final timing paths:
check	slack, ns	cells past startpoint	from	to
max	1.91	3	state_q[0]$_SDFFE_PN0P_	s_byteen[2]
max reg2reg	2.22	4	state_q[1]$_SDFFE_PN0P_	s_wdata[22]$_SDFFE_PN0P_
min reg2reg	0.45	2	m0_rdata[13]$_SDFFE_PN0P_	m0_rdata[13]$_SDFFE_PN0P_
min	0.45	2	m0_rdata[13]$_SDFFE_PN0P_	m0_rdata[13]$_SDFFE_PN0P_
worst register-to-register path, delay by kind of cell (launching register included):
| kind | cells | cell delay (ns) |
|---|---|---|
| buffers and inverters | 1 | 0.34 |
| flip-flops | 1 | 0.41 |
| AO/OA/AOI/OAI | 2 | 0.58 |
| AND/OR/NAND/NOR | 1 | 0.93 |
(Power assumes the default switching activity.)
### config.mk
export PLATFORM = sky130hd
export DESIGN_NAME = rx_frame_stats
export DESIGN_NICKNAME = d
export VERILOG_FILES = /design/src/rtl/rx_frame_stats_pkg.sv /design/src/rtl/rx_frame_stats_skid.sv /design/src/rtl/rx_frame_stats.sv
export SDC_FILE = /design/constraint.sdc
export NUM_CORES = 2
export LEC_CHECK = 0
export CORE_AREA = 3 3 522 524
export DETAILED_ROUTE_END_ITERATION = 10
export DIE_AREA = 0 0 525 527
export SLEW_MARGIN = 20
export SYNTH_ARGS = -nofsm -noshare
export SYNTH_HDL_FRONTEND = slang
export SYNTH_HIERARCHICAL = 1
export SYNTH_SLANG_ARGS = --single-unit
### constraint.sdc
create_clock -name clk_rx -period 9.4 [get_ports clk_rx]
set_input_delay 1.88 -clock clk_rx [delete_from_list [all_inputs] [get_ports clk_rx]]
set_output_delay 1.88 -clock clk_rx [all_outputs]
set_load 0.1 [all_outputs]
### src/rtl/rx_frame_stats_pkg.sv
// Shared types and helpers for the RX frame statistics stage.
package rx_frame_stats_pkg;

  // Widest tkeep the helpers accept; callers zero-extend narrower vectors.
  localparam int KEEP_MAX = 256;
  // Widest counter the saturating adder supports.
  localparam int SUM_MAX  = 64;

  typedef enum logic [0:0] {
    ST_IDLE     = 1'b0,
    ST_IN_FRAME = 1'b1
  } frame_state_e;

  // Number of set tkeep bits, i.e. bytes carried by one beat.
  function automatic logic [15:0] keep_popcount(input logic [KEEP_MAX-1:0] keep);
    logic [15:0] n;
    n = '0;
    for (int i = 0; i < KEEP_MAX; i++) begin
      n = n + {15'd0, keep[i]};
    end
    return n;
  endfunction

  // True when the set bits form one run starting at bit 0 (all-zero also passes,
  // so callers reject an empty tkeep separately). Zero-extension keeps this valid
  // for any narrower tkeep, including all-ones.
  function automatic logic keep_contiguous(input logic [KEEP_MAX-1:0] keep);
    logic [KEEP_MAX-1:0] plus1;
    plus1 = keep + KEEP_MAX'(1);
    return ((keep & plus1) == '0);
  endfunction

  // a + b clamped to 2^width-1; width is the counter width of the caller.
  function automatic logic [SUM_MAX-1:0] sat_add(input logic [SUM_MAX-1:0] a,
                                                 input logic [SUM_MAX-1:0] b,
                                                 input int unsigned        width);
    logic [SUM_MAX:0] sum;
    logic [SUM_MAX:0] lim;
    sum = {1'b0, a} + {1'b0, b};
    lim = ({{SUM_MAX{1'b0}}, 1'b1} << width) - {{SUM_MAX{1'b0}}, 1'b1};
    if (sum > lim) begin
      return lim[SUM_MAX-1:0];
    end
    return sum[SUM_MAX-1:0];
  endfunction

endpackage

### src/rtl/rx_frame_stats_skid.sv
// Two-entry AXI-Stream skid buffer; decouples the downstream tready path from
// the upstream by registering s_axis_tready as "not full".
module axis_skid_buffer #(
  parameter int DATA_WIDTH = 512,
  parameter int KEEP_WIDTH = DATA_WIDTH / 8
) (
  input  logic                  clk_rx,
  input  logic                  aresetn,
  input  logic [DATA_WIDTH-1:0] s_axis_tdata,
  input  logic [KEEP_WIDTH-1:0] s_axis_tkeep,
  input  logic                  s_axis_tvalid,
  input  logic                  s_axis_tlast,
  output logic                  s_axis_tready,
  output logic [DATA_WIDTH-1:0] m_axis_tdata,
  output logic [KEEP_WIDTH-1:0] m_axis_tkeep,
  output logic                  m_axis_tvalid,
  output logic                  m_axis_tlast,
  input  logic                  m_axis_tready
);

  localparam int ENTRY_W = DATA_WIDTH + KEEP_WIDTH + 1;

  logic [ENTRY_W-1:0] mem_q [2];
  logic [ENTRY_W-1:0] mem_d [2];
  logic               wr_ptr_q, wr_ptr_d;
  logic               rd_ptr_q, rd_ptr_d;
  logic [1:0]         count_q, count_d;
  logic               ready_q, ready_d;
  logic               push;
  logic               pop;

  // ready_q is low whenever the buffer holds two beats, so a push never overflows.
  assign push = s_axis_tvalid & ready_q;
  assign pop  = (count_q != 2'd0) & m_axis_tready;

  // Pointer/occupancy bookkeeping and the write into the free entry.
  always_comb begin
    mem_d    = mem_q;
    wr_ptr_d = wr_ptr_q;
    rd_ptr_d = rd_ptr_q;
    count_d  = count_q;
    if (push) begin
      mem_d[wr_ptr_q] = {s_axis_tlast, s_axis_tkeep, s_axis_tdata};
      wr_ptr_d        = ~wr_ptr_q;
    end
    if (pop) begin
      rd_ptr_d = ~rd_ptr_q;
    end
    case ({push, pop})
      2'b10:   count_d = count_q + 2'd1;
      2'b01:   count_d = count_q - 2'd1;
      default: count_d = count_q;
    endcase
    ready_d = (count_d != 2'd2);
  end

  // Control registers; ready stays low during reset and rises on the first edge after.
  always_ff @(posedge clk_rx or negedge aresetn) begin
    if (!aresetn) begin
      wr_ptr_q <= 1'b0;
      rd_ptr_q <= 1'b0;
      count_q  <= 2'd0;
      ready_q  <= 1'b0;
    end else begin
      wr_ptr_q <= wr_ptr_d;
      rd_ptr_q <= rd_ptr_d;
      count_q  <= count_d;
      ready_q  <= ready_d;
    end
  end

  for (genvar gi = 0; gi < 2; gi++) begin : g_entry
    // Storage for one buffered beat.
    always_ff @(posedge clk_rx or negedge aresetn) begin
      if (!aresetn) begin
        mem_q[gi] <= '0;
      end else begin
        mem_q[gi] <= mem_d[gi];
      end
    end
  end

  assign s_axis_tready = ready_q;
  assign m_axis_tvalid = (count_q != 2'd0);
  assign {m_axis_tlast, m_axis_tkeep, m_axis_tdata} = mem_q[rd_ptr_q];

endmodule

### src/rtl/rx_frame_stats.sv
// RX stream pass-through with per-frame and cumulative statistics.
module rx_frame_stats
  import rx_frame_stats_pkg::*;
#(
  parameter int AXIS_DATA_WIDTH = 512,
  parameter int AXIS_KEEP_WIDTH = AXIS_DATA_WIDTH / 8,
  parameter int CNT_WIDTH       = 32
) (
  input  logic                       clk_rx,
  input  logic                       aresetn,
  input  logic [AXIS_DATA_WIDTH-1:0] s_axis_tdata,
  input  logic [AXIS_KEEP_WIDTH-1:0] s_axis_tkeep,
  input  logic                       s_axis_tvalid,
  input  logic                       s_axis_tlast,
  output logic                       s_axis_tready,
  output logic [AXIS_DATA_WIDTH-1:0] m_axis_tdata,
  output logic [AXIS_KEEP_WIDTH-1:0] m_axis_tkeep,
  output logic                       m_axis_tvalid,
  output logic                       m_axis_tlast,
  input  logic                       m_axis_tready,
  input  logic                       stats_clear,
  output logic                       frame_done,
  output logic [CNT_WIDTH-1:0]       last_frame_bytes,
  output logic [CNT_WIDTH-1:0]       min_frame_bytes,
  output logic [CNT_WIDTH-1:0]       max_frame_bytes,
  output logic [CNT_WIDTH-1:0]       frame_count,
  output logic [CNT_WIDTH-1:0]       byte_count,
  output logic [CNT_WIDTH-1:0]       error_count
);

  localparam int BYTES_W = $clog2(AXIS_KEEP_WIDTH + 1);

  axis_skid_buffer #(
    .DATA_WIDTH (AXIS_DATA_WIDTH),
    .KEEP_WIDTH (AXIS_KEEP_WIDTH)
  ) u_skid (
    .clk_rx        (clk_rx),
    .aresetn       (aresetn),
    .s_axis_tdata  (s_axis_tdata),
    .s_axis_tkeep  (s_axis_tkeep),
    .s_axis_tvalid (s_axis_tvalid),
    .s_axis_tlast  (s_axis_tlast),
    .s_axis_tready (s_axis_tready),
    .m_axis_tdata  (m_axis_tdata),
    .m_axis_tkeep  (m_axis_tkeep),
    .m_axis_tvalid (m_axis_tvalid),
    .m_axis_tlast  (m_axis_tlast),
    .m_axis_tready (m_axis_tready)
  );

  // ---------------------------------------------------------------- beat decode
  logic                 accept;
  logic                 frame_end;
  logic [KEEP_MAX-1:0]  keep_ext;
  logic [15:0]          pop_wide;
  logic [BYTES_W-1:0]   beat_bytes;
  logic [CNT_WIDTH-1:0] beat_cnt;
  logic                 keep_full;
  logic                 keep_contig;
  logic                 beat_malformed;

  // Statistics follow what the upstream hands over, not what leaves downstream.
  assign accept      = s_axis_tvalid & s_axis_tready;
  assign frame_end   = accept & s_axis_tlast;
  assign keep_ext    = {{(KEEP_MAX - AXIS_KEEP_WIDTH){1'b0}}, s_axis_tkeep};
  assign pop_wide    = keep_popcount(keep_ext);
  assign beat_bytes  = pop_wide[BYTES_W-1:0];
  assign beat_cnt    = CNT_WIDTH'(beat_bytes);
  assign keep_full   = &s_axis_tkeep;
  assign keep_contig = keep_contiguous(keep_ext);
  // Middle beats must be full; the last beat must be a non-empty LSB-aligned run.
  assign beat_malformed = s_axis_tlast ? ((s_axis_tkeep == '0) | ~keep_contig)
                                       : ~keep_full;

  // ---------------------------------------------------------------- frame FSM
  frame_state_e         state_q, state_d;
  logic [CNT_WIDTH-1:0] acc_q, acc_d;
  logic [SUM_MAX-1:0]   acc_sum_w;
  logic [CNT_WIDTH-1:0] frame_total;

  assign acc_sum_w   = sat_add(SUM_MAX'(acc_q), SUM_MAX'(beat_cnt), CNT_WIDTH);
  // A tlast seen in IDLE is a single-beat frame, so the accumulator is bypassed.
  assign frame_total = (state_q == ST_IDLE) ? beat_cnt : acc_sum_w[CNT_WIDTH-1:0];

  // Next-state and accumulator update on each accepted beat.
  always_comb begin
    state_d = state_q;
    acc_d   = acc_q;
    if (accept) begin
      case (state_q)
        ST_IDLE: begin
          if (!s_axis_tlast) begin
            state_d = ST_IN_FRAME;
            acc_d   = beat_cnt;
          end
        end
        ST_IN_FRAME: begin
          if (s_axis_tlast) begin
            state_d = ST_IDLE;
          end else begin
            acc_d = acc_sum_w[CNT_WIDTH-1:0];
          end
        end
        default: state_d = ST_IDLE;
      endcase
    end
  end

  // FSM state and in-progress frame length.
  always_ff @(posedge clk_rx or negedge aresetn) begin
    if (!aresetn) begin
      state_q <= ST_IDLE;
      acc_q   <= '0;
    end else begin
      state_q <= state_d;
      acc_q   <= acc_d;
    end
  end

  // ---------------------------------------------------------------- statistics
  logic                 frame_done_q, frame_done_d;
  logic [CNT_WIDTH-1:0] last_q, last_d;
  logic [CNT_WIDTH-1:0] min_q, min_d;
  logic [CNT_WIDTH-1:0] max_q, max_d;
  logic [CNT_WIDTH-1:0] fcnt_q, fcnt_d;
  logic [CNT_WIDTH-1:0] bcnt_q, bcnt_d;
  logic [CNT_WIDTH-1:0] ecnt_q, ecnt_d;
  logic [SUM_MAX-1:0]   fcnt_inc_w;
  logic [SUM_MAX-1:0]   bcnt_sum_w;
  logic [SUM_MAX-1:0]   ecnt_inc_w;

  assign fcnt_inc_w = sat_add(SUM_MAX'(fcnt_q), SUM_MAX'(1), CNT_WIDTH);
  assign bcnt_sum_w = sat_add(SUM_MAX'(bcnt_q), SUM_MAX'(frame_total), CNT_WIDTH);
  assign ecnt_inc_w = sat_add(SUM_MAX'(ecnt_q), SUM_MAX'(1), CNT_WIDTH);

  // Frame-end and error updates; a coincident clear overrides the cumulative ones
  // but leaves last_frame_bytes and frame_done describing the frame that ended.
  always_comb begin
    frame_done_d = frame_end;
    last_d       = last_q;
    min_d        = min_q;
    max_d        = max_q;
    fcnt_d       = fcnt_q;
    bcnt_d       = bcnt_q;
    ecnt_d       = ecnt_q;
    if (frame_end) begin
      last_d = frame_total;
      fcnt_d = fcnt_inc_w[CNT_WIDTH-1:0];
      bcnt_d = bcnt_sum_w[CNT_WIDTH-1:0];
      if (frame_total < min_q) begin
        min_d = frame_total;
      end
      if (frame_total > max_q) begin
        max_d = frame_total;
      end
    end
    if (accept && beat_malformed) begin
      ecnt_d = ecnt_inc_w[CNT_WIDTH-1:0];
    end
    if (stats_clear) begin
      fcnt_d = '0;
      bcnt_d = '0;
      ecnt_d = '0;
      max_d  = '0;
      min_d  = '1;
    end
  end

  // Registered statistics outputs.
  always_ff @(posedge clk_rx or negedge aresetn) begin
    if (!aresetn) begin
      frame_done_q <= 1'b0;
      last_q       <= '0;
      min_q        <= '1;
      max_q        <= '0;
      fcnt_q       <= '0;
      bcnt_q       <= '0;
      ecnt_q       <= '0;
    end else begin
      frame_done_q <= frame_done_d;
      last_q       <= last_d;
      min_q        <= min_d;
      max_q        <= max_d;
      fcnt_q       <= fcnt_d;
      bcnt_q       <= bcnt_d;
      ecnt_q       <= ecnt_d;
    end
  end

  // Upper bits of the wide helper results are never needed.
  logic unused_wide_bits;
  assign unused_wide_bits = ^{pop_wide, acc_sum_w, fcnt_inc_w, bcnt_sum_w, ecnt_inc_w};

  assign frame_done       = frame_done_q;
  assign last_frame_bytes = last_q;
  assign min_frame_bytes  = min_q;
  assign max_frame_bytes  = max_q;
  assign frame_count      = fcnt_q;
  assign byte_count       = bcnt_q;
  assign error_count      = ecnt_q;

endmodule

* [Task description] Starting at the first line of the records above, please copy every line exactly through the line containing "export DESIGN_NICKNAME = d", and stop there.

* [Expected answer]
final timing paths:
check	slack, ns	cells past startpoint	from	to
max	1.91	3	state_q[0]$_SDFFE_PN0P_	s_byteen[2]
max reg2reg	2.22	4	state_q[1]$_SDFFE_PN0P_	s_wdata[22]$_SDFFE_PN0P_
min reg2reg	0.45	2	m0_rdata[13]$_SDFFE_PN0P_	m0_rdata[13]$_SDFFE_PN0P_
min	0.45	2	m0_rdata[13]$_SDFFE_PN0P_	m0_rdata[13]$_SDFFE_PN0P_
worst register-to-register path, delay by kind of cell (launching register included):
| kind | cells | cell delay (ns) |
|---|---|---|
| buffers and inverters | 1 | 0.34 |
| flip-flops | 1 | 0.41 |
| AO/OA/AOI/OAI | 2 | 0.58 |
| AND/OR/NAND/NOR | 1 | 0.93 |
(Power assumes the default switching activity.)
### config.mk
export PLATFORM = sky130hd
export DESIGN_NAME = rx_frame_stats
export DESIGN_NICKNAME = d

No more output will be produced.